EXERCISE BRIEF: Copy out again, unchanged, the listing below from the line that has "- Mapped depth without buffers: 24" through the line that has "(signal assigned) |".
** Opening RAW DATA block **
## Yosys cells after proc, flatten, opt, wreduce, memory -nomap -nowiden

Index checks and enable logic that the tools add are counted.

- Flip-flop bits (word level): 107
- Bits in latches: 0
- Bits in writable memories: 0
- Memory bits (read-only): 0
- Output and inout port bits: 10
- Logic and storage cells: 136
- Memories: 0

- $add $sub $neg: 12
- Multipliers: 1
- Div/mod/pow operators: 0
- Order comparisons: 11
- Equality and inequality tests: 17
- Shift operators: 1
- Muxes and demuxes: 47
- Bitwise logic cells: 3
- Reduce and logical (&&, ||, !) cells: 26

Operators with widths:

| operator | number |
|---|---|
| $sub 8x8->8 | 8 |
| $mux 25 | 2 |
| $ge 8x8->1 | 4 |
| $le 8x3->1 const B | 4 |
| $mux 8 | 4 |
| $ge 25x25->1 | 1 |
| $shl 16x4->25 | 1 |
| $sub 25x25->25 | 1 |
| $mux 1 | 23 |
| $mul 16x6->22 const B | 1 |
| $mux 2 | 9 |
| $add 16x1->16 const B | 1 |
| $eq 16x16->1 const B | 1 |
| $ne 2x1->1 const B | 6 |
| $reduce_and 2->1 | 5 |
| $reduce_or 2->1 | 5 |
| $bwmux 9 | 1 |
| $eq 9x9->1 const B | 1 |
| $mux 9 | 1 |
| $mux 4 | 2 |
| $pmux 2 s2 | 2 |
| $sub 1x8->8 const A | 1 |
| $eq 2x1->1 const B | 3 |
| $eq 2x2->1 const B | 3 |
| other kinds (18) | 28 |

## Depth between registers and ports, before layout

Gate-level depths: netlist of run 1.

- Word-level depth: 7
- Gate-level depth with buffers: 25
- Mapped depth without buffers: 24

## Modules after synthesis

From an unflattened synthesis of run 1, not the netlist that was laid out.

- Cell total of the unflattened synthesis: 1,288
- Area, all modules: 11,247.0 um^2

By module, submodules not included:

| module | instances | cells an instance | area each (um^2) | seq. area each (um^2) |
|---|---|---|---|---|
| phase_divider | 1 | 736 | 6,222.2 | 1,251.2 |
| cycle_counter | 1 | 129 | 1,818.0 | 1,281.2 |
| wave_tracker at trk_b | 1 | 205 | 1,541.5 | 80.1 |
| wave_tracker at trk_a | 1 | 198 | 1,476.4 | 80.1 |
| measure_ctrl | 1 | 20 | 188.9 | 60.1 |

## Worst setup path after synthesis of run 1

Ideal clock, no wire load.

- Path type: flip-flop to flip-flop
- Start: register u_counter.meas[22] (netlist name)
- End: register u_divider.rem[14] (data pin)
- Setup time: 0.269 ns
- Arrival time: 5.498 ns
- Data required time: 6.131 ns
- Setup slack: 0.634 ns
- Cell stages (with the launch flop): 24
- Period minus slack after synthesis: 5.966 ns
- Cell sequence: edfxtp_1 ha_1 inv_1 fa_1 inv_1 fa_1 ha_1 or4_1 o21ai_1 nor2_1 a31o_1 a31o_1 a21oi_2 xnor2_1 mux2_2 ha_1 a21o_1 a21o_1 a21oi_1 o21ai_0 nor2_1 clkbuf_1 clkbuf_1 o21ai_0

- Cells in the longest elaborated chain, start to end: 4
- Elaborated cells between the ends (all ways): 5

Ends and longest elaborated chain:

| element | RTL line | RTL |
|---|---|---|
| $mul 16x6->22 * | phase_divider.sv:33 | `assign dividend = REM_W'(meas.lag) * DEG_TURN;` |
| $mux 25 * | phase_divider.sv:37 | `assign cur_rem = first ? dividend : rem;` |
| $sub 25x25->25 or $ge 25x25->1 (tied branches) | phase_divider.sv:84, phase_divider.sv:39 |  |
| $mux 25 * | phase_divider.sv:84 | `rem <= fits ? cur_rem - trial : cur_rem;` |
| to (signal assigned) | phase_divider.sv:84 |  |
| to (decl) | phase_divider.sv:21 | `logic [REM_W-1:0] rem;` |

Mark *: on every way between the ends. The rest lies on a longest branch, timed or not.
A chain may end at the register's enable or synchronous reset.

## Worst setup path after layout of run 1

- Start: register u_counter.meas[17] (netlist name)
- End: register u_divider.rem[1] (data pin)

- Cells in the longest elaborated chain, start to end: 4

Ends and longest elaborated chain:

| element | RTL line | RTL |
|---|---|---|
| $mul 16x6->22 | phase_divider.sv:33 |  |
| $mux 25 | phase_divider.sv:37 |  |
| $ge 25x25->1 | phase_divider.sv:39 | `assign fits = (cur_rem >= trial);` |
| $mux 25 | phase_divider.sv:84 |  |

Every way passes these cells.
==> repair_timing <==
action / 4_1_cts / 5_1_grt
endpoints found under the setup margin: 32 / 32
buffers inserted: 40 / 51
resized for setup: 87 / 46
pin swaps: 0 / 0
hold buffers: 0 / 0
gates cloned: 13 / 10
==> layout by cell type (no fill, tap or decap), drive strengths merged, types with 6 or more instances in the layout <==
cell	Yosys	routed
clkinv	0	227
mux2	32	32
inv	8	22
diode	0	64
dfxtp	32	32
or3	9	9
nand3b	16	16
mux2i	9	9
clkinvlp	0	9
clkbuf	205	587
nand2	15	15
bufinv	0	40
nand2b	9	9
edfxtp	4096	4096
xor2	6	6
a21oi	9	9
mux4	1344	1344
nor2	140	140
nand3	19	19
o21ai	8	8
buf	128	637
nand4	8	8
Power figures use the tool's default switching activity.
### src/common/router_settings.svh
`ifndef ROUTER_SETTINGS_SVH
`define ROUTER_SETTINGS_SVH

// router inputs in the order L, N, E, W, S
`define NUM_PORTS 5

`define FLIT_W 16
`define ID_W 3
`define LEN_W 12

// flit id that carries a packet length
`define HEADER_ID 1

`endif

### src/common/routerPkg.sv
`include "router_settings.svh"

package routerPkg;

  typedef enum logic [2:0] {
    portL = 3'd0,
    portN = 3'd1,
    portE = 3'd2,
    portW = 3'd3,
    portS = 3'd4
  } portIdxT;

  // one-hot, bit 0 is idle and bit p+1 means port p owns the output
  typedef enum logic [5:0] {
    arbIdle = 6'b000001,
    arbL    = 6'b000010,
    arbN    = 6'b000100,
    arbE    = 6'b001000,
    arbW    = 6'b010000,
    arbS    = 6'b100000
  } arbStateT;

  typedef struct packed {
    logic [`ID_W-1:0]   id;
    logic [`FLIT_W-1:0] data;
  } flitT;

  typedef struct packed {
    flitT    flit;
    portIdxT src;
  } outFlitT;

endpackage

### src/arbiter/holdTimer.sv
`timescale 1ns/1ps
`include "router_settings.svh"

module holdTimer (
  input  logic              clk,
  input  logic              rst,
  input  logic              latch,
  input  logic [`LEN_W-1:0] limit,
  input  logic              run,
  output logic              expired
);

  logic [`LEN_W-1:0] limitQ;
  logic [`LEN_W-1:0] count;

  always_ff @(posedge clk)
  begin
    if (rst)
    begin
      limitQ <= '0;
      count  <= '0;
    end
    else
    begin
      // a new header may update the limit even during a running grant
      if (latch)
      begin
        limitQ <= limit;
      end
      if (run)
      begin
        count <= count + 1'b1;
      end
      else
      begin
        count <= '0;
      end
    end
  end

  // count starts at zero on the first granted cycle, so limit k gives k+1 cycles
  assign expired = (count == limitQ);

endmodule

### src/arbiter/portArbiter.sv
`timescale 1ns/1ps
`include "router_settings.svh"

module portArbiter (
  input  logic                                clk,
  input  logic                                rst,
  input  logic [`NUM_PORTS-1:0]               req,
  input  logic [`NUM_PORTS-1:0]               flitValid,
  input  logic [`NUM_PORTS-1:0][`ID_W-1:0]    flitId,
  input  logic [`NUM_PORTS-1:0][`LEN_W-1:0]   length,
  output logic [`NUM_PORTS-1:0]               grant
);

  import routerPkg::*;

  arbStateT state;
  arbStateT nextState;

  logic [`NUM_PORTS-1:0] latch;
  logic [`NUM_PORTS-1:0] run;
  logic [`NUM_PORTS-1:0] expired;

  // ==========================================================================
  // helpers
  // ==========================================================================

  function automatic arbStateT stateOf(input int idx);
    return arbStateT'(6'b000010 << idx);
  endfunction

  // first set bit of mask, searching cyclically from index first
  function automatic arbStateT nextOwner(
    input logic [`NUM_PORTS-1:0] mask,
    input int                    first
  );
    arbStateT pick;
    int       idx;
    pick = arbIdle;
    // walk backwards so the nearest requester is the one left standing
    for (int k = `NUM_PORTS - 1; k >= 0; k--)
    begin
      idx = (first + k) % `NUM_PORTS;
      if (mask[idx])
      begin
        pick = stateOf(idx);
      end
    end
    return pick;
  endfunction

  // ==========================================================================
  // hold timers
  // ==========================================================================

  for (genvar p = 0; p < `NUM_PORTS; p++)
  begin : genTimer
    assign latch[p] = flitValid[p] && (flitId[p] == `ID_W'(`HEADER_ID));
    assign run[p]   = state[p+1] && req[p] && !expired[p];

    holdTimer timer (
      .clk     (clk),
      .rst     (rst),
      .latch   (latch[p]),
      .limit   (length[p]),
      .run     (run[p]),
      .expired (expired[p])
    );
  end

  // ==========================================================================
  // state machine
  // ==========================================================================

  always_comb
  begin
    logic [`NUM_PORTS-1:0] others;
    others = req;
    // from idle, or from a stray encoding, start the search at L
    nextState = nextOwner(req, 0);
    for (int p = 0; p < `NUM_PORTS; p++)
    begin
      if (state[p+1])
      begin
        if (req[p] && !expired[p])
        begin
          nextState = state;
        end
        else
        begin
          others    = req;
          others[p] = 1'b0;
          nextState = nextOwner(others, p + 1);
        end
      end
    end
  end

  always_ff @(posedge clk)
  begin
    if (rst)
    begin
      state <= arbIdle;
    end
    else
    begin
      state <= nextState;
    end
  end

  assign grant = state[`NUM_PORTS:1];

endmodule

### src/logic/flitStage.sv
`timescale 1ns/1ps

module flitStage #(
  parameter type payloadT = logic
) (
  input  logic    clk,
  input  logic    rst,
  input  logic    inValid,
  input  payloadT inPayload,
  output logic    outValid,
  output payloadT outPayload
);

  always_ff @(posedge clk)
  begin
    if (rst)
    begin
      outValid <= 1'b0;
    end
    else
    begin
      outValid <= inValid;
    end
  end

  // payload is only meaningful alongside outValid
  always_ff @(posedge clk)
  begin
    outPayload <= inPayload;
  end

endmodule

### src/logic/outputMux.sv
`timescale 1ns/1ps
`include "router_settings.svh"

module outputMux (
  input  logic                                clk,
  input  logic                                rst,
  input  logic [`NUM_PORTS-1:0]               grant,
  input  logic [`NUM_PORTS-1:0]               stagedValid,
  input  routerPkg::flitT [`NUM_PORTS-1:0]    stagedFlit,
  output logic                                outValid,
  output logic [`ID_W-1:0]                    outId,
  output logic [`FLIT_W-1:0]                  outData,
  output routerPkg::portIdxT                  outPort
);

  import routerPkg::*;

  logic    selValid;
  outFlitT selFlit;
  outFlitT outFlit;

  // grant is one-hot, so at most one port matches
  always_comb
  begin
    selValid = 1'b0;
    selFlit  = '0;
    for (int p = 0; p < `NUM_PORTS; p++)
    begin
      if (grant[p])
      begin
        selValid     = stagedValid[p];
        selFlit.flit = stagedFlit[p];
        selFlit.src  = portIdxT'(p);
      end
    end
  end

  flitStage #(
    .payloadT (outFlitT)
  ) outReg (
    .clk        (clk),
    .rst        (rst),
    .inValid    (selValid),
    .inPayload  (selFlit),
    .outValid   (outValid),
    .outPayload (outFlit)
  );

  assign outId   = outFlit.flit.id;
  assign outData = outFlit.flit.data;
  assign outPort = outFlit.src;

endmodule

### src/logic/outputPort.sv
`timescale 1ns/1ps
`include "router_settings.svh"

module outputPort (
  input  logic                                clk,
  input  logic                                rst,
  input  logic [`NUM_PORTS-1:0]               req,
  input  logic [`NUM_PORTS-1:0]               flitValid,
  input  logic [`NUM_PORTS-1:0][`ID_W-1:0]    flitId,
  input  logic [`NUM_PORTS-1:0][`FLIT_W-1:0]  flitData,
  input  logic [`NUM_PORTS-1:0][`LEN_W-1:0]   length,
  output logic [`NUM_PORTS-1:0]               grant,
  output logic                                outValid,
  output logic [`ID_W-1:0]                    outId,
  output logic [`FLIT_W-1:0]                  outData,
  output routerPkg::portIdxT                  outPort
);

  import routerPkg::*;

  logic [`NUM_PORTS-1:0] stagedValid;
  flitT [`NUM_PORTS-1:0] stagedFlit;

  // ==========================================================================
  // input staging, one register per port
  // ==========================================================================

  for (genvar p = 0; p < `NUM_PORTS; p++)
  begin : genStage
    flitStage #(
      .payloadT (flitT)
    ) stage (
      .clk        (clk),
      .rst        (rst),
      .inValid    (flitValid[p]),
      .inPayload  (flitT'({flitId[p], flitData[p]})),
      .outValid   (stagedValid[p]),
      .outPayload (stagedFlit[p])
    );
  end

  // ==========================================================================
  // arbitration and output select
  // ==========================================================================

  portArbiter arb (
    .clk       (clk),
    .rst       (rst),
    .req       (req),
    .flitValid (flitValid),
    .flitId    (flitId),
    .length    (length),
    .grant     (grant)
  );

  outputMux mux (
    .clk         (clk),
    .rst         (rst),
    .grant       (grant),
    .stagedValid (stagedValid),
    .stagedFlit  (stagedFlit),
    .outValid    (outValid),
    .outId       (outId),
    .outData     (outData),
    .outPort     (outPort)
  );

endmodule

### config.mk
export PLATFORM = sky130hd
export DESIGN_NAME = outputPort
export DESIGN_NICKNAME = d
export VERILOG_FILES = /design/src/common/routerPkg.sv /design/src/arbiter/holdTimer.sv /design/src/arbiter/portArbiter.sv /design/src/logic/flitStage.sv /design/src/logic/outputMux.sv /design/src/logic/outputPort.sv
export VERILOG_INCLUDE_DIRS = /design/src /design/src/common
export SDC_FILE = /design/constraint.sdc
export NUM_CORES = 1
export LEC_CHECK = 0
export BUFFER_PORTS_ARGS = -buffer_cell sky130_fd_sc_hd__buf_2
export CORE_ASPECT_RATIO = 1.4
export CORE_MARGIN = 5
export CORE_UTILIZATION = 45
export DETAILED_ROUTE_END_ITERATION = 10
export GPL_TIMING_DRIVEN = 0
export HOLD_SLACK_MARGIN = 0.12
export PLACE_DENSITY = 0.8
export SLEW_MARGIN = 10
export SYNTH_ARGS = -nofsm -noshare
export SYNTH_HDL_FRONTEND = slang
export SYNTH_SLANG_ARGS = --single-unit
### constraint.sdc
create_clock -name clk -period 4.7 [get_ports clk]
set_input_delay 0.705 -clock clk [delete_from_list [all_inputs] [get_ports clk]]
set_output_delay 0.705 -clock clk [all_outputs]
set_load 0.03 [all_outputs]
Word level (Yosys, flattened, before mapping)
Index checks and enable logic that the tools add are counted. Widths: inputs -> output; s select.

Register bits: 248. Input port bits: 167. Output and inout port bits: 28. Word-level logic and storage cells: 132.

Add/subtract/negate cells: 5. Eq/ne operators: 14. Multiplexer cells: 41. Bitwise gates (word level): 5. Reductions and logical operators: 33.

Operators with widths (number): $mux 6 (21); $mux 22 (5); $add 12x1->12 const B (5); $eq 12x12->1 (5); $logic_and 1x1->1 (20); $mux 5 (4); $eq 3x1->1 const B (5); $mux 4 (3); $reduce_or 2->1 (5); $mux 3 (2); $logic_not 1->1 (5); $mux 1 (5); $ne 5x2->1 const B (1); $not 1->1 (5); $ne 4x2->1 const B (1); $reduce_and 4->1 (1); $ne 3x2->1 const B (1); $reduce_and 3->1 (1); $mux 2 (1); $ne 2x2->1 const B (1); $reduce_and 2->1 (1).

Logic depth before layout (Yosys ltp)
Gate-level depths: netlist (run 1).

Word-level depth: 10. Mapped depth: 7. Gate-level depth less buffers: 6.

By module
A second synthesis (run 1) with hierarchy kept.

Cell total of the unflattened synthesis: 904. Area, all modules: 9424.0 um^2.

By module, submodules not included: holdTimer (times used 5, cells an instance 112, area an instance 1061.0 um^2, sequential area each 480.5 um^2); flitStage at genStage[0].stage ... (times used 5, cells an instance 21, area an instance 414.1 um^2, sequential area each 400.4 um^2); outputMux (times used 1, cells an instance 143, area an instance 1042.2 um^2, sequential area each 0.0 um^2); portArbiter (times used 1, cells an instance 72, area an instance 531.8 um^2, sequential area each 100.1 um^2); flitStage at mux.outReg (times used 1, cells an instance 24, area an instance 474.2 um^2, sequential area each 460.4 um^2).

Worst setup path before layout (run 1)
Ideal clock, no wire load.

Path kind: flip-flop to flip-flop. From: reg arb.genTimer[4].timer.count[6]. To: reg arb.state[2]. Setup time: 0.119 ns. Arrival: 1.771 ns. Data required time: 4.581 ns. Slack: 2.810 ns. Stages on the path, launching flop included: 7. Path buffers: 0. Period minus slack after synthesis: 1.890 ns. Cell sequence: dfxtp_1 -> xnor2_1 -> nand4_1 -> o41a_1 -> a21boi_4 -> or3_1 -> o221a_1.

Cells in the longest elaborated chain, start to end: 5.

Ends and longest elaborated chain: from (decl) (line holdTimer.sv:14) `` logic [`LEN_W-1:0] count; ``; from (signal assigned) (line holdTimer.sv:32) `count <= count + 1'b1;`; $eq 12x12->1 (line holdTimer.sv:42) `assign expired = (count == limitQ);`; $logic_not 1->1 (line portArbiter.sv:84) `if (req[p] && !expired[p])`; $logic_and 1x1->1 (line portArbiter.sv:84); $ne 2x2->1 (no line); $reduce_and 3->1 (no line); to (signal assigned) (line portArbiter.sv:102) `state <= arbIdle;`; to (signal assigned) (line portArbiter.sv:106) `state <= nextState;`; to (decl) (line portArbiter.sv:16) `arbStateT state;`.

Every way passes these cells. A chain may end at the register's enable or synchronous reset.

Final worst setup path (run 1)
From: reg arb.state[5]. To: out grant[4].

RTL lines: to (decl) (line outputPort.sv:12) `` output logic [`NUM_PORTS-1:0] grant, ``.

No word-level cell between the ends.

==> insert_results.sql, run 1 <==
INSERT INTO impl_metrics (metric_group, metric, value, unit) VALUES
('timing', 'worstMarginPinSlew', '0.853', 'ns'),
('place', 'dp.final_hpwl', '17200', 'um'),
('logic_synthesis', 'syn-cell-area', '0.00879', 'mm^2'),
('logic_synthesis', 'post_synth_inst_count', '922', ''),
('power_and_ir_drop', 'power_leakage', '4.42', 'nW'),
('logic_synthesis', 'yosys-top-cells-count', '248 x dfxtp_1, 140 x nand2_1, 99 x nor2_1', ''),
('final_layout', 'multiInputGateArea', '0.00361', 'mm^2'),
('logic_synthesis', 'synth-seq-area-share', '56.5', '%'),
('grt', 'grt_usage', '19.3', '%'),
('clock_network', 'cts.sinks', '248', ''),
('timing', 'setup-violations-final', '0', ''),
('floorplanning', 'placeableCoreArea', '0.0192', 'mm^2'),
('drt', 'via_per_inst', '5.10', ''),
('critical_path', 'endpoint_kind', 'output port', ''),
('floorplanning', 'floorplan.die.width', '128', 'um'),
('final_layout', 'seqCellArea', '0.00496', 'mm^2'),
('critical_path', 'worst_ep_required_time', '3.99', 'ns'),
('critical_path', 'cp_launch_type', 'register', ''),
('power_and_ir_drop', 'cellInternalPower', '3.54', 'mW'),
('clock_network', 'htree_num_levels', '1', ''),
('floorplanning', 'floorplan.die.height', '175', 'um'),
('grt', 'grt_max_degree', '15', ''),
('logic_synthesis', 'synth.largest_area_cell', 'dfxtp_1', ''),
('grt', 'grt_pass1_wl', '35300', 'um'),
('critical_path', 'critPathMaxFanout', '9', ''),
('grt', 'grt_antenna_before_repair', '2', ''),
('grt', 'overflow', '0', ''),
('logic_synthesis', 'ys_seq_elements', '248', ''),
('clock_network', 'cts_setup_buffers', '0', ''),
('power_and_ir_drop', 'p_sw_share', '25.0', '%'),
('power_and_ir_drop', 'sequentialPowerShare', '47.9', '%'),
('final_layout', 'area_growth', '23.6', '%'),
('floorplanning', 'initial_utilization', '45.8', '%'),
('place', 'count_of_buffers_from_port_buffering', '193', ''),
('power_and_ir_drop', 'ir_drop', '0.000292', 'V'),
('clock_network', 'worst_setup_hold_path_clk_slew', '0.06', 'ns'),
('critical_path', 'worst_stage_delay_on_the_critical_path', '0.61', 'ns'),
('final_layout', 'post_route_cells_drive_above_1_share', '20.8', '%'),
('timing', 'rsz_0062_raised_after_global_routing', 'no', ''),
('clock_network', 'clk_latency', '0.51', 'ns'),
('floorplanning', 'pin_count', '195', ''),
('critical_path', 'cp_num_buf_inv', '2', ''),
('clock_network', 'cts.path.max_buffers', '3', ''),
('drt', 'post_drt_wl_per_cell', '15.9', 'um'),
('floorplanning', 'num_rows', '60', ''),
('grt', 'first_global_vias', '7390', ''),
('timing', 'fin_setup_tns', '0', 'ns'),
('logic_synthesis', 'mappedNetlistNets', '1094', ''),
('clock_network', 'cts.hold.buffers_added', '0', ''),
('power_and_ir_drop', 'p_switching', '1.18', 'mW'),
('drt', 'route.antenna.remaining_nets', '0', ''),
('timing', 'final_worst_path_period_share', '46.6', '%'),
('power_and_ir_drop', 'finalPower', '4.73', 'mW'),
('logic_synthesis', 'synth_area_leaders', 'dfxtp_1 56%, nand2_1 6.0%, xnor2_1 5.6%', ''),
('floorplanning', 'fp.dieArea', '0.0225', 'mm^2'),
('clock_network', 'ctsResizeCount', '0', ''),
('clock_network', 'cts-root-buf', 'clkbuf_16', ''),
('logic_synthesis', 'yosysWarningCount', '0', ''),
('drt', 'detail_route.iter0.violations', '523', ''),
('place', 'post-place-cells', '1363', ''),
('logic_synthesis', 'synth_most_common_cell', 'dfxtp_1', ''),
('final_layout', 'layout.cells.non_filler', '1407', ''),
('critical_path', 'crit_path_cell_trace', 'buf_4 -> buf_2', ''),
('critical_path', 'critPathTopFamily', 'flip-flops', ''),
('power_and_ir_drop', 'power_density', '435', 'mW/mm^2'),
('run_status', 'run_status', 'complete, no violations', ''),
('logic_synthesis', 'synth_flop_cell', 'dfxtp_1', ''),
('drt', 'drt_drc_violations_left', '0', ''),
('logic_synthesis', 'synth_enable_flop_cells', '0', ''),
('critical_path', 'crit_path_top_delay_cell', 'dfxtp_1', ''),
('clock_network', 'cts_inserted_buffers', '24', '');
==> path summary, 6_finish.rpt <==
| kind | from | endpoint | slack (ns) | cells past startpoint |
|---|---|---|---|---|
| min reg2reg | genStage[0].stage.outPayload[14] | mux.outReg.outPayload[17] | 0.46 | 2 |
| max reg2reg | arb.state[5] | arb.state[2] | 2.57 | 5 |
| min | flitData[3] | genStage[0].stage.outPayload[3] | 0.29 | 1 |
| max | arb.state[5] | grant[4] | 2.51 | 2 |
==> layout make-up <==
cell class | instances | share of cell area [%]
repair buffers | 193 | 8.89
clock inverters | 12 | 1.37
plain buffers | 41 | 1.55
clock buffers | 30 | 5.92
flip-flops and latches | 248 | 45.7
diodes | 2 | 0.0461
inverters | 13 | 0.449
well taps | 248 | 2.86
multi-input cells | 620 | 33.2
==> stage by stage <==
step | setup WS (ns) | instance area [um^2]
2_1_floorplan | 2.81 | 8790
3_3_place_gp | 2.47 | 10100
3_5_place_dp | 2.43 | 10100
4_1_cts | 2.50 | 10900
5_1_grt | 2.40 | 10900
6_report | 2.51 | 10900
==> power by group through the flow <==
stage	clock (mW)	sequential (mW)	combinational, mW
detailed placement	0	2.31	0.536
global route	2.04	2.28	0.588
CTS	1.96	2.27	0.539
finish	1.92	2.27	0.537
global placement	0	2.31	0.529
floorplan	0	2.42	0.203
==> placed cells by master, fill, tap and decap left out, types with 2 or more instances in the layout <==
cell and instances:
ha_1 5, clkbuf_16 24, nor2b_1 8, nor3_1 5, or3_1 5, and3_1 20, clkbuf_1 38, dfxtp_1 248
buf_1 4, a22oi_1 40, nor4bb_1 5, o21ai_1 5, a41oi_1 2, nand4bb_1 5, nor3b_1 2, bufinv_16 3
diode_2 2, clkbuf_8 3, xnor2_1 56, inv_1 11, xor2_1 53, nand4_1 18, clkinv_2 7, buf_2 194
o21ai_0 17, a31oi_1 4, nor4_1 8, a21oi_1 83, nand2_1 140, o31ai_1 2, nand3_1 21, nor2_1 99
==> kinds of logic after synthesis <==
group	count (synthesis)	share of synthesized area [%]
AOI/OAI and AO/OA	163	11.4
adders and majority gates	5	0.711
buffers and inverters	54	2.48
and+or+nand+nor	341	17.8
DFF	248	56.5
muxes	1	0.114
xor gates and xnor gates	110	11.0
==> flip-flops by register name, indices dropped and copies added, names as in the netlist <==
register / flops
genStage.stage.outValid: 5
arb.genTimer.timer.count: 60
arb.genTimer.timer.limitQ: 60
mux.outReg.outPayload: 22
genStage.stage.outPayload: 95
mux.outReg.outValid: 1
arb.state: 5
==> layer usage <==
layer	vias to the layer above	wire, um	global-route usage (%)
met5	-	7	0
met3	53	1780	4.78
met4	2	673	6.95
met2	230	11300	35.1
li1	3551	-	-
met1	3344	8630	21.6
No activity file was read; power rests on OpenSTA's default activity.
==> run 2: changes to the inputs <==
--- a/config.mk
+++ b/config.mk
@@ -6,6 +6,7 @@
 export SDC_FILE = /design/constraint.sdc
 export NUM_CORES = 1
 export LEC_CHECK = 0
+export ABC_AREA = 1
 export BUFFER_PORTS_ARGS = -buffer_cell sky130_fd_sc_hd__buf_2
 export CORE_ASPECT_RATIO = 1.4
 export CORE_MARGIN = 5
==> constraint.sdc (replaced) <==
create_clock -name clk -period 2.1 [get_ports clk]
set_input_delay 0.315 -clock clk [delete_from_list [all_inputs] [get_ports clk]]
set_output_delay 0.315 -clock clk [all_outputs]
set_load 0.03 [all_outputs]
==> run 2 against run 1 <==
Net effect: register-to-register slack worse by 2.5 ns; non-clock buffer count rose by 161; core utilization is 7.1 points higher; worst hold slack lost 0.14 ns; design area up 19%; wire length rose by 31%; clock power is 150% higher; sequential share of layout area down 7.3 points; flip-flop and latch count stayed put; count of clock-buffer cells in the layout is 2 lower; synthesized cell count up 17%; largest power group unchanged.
** Closing RAW DATA block **
OUTPUT OF THE EXERCISE:
- Mapped depth without buffers: 24

## Modules after synthesis

From an unflattened synthesis of run 1, not the netlist that was laid out.

- Cell total of the unflattened synthesis: 1,288
- Area, all modules: 11,247.0 um^2

By module, submodules not included:

| module | instances | cells an instance | area each (um^2) | seq. area each (um^2) |
|---|---|---|---|---|
| phase_divider | 1 | 736 | 6,222.2 | 1,251.2 |
| cycle_counter | 1 | 129 | 1,818.0 | 1,281.2 |
| wave_tracker at trk_b | 1 | 205 | 1,541.5 | 80.1 |
| wave_tracker at trk_a | 1 | 198 | 1,476.4 | 80.1 |
| measure_ctrl | 1 | 20 | 188.9 | 60.1 |

## Worst setup path after synthesis of run 1

Ideal clock, no wire load.

- Path type: flip-flop to flip-flop
- Start: register u_counter.meas[22] (netlist name)
- End: register u_divider.rem[14] (data pin)
- Setup time: 0.269 ns
- Arrival time: 5.498 ns
- Data required time: 6.131 ns
- Setup slack: 0.634 ns
- Cell stages (with the launch flop): 24
- Period minus slack after synthesis: 5.966 ns
- Cell sequence: edfxtp_1 ha_1 inv_1 fa_1 inv_1 fa_1 ha_1 or4_1 o21ai_1 nor2_1 a31o_1 a31o_1 a21oi_2 xnor2_1 mux2_2 ha_1 a21o_1 a21o_1 a21oi_1 o21ai_0 nor2_1 clkbuf_1 clkbuf_1 o21ai_0

- Cells in the longest elaborated chain, start to end: 4
- Elaborated cells between the ends (all ways): 5

Ends and longest elaborated chain:

| element | RTL line | RTL |
|---|---|---|
| $mul 16x6->22 * | phase_divider.sv:33 | `assign dividend = REM_W'(meas.lag) * DEG_TURN;` |
| $mux 25 * | phase_divider.sv:37 | `assign cur_rem = first ? dividend : rem;` |
| $sub 25x25->25 or $ge 25x25->1 (tied branches) | phase_divider.sv:84, phase_divider.sv:39 |  |
| $mux 25 * | phase_divider.sv:84 | `rem <= fits ? cur_rem - trial : cur_rem;` |
| to (signal assigned) | phase_divider.sv:84 |  |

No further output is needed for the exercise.